Below are 10 industry-relevant Pandas practice questions tailored to the small retail sales dataset. Each question simulates a common data analysis task. Write your code in the provided cells to solve each question. Use the DataFrame `df` or read from `sales_data.csv` as needed.

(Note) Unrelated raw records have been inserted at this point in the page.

**config.mk**
```make
export PLATFORM = sky130hd
export DESIGN_NAME = llsc_monitor
export DESIGN_NICKNAME = d
export VERILOG_FILES = /design/src/rtl/llsc_pkg.sv /design/src/rtl/llsc_reservation.sv /design/src/rtl/llsc_decide.sv /design/src/rtl/llsc_fail_counter.sv /design/src/rtl/llsc_monitor.sv
export SDC_FILE = /design/constraint.sdc
export NUM_CORES = 1
export LEC_CHECK = 0
export BUFFER_PORTS_ARGS = -buffer_cell sky130_fd_sc_hd__buf_4
export CELL_PAD_IN_SITES_DETAIL_PLACEMENT = 1
export CELL_PAD_IN_SITES_GLOBAL_PLACEMENT = 2
export CORE_MARGIN = 10
export CORE_UTILIZATION = 24
export CTS_BUF_LIST = sky130_fd_sc_hd__clkbuf_16
export DETAILED_ROUTE_END_ITERATION = 8
export GPL_TIMING_DRIVEN = 0
export HOLD_SLACK_MARGIN = 0.02
export PLACE_DENSITY = 0.89
export SLEW_MARGIN = 20
export SYNTH_ARGS = -nofsm -noshare
export SYNTH_HDL_FRONTEND = slang
export SYNTH_SLANG_ARGS = --single-unit
export TNS_END_PERCENT = 30
```
**constraint.sdc**
```tcl
create_clock -name clk -period 3.1 [get_ports clk]
set_input_delay 0.31 -clock clk [delete_from_list [all_inputs] [get_ports clk]]
set_output_delay 0.31 -clock clk [all_outputs]
set_load 0.05 [all_outputs]
```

### Question 1: Load and inspect the CSV file

**Explanation**:
- Read the `sales_data.csv` file into a DataFrame and display all rows to understand its structure. Check the column names and data types.

In [None]:
df = pd.read_csv("sales_data.csv")
df.info()

### Question 2: Check for missing values

**Explanation**:
- Identify which columns have missing values and count how many missing entries each column has. This is a critical step in data cleaning.

In [None]:
df.isnull().sum()

### Question 3: Fill missing Unit_Price with the mean price

**Explanation**:
- Replace missing values in `Unit_Price` with the mean `Unit_Price` across the dataset. This is a simple imputation method for missing prices.

In [None]:
df["Unit_Price"].fillna(df["Unit_Price"].mean(),inplace=True)
df

### Question 4: Calculate total sales by Product_Category

**Explanation**:
- Compute the sum of `Total_Sale` for each `Product_Category`. This helps identify which categories generate the most revenue.

In [None]:
df.groupby("Product_Category")["Total_Sale"].sum()

### Question 5: Filter online transactions

**Explanation**:
- Filter the DataFrame to show only transactions where `Is_Online` is True. This isolates online sales for analysis.

In [None]:
df[df['Is_Online'] == True]

### Question 6: Add a column for Discounted_Sale

**Explanation**:
- Create a column `Discounted_Sale` that calculates the sale amount after applying the `Discount_Applied` percentage (e.g., if `Discount_Applied` is 0.1, reduce `Total_Sale` by 10%). Use 0 for missing `Discount_Applied` values.

In [None]:
df['Discounted_Sale'] = df['Total_Sale'] * (1 - df['Discount_Applied'].fillna(0))
df

### Question 7: Count transactions by Payment_Method

**Explanation**:
- Count the number of transactions for each `Payment_Method`. This helps understand payment preferences.

In [None]:
df.groupby('Payment_Method')['Payment_Method'].count()

### Question 8: Drop rows with missing Total_Sale

**Explanation**:
- Remove any rows where `Total_Sale` is missing (due to missing `Unit_Price`). Update the DataFrame.

In [None]:
df = df.dropna(subset=['Total_Sale'],inplace=True)

### Question 9: Merge with store metadata

**Explanation**:
- Create a DataFrame with store metadata (e.g., `Store_ID`, `Store_Name`). Merge it with the main DataFrame on `Store_ID` using a left join to add store names.

### Question 10: Export cleaned DataFrame to CSV

**Explanation**:
- After cleaning (e.g., handling missing values, adding columns), export the updated DataFrame to `cleaned_sales_data.csv` without the index.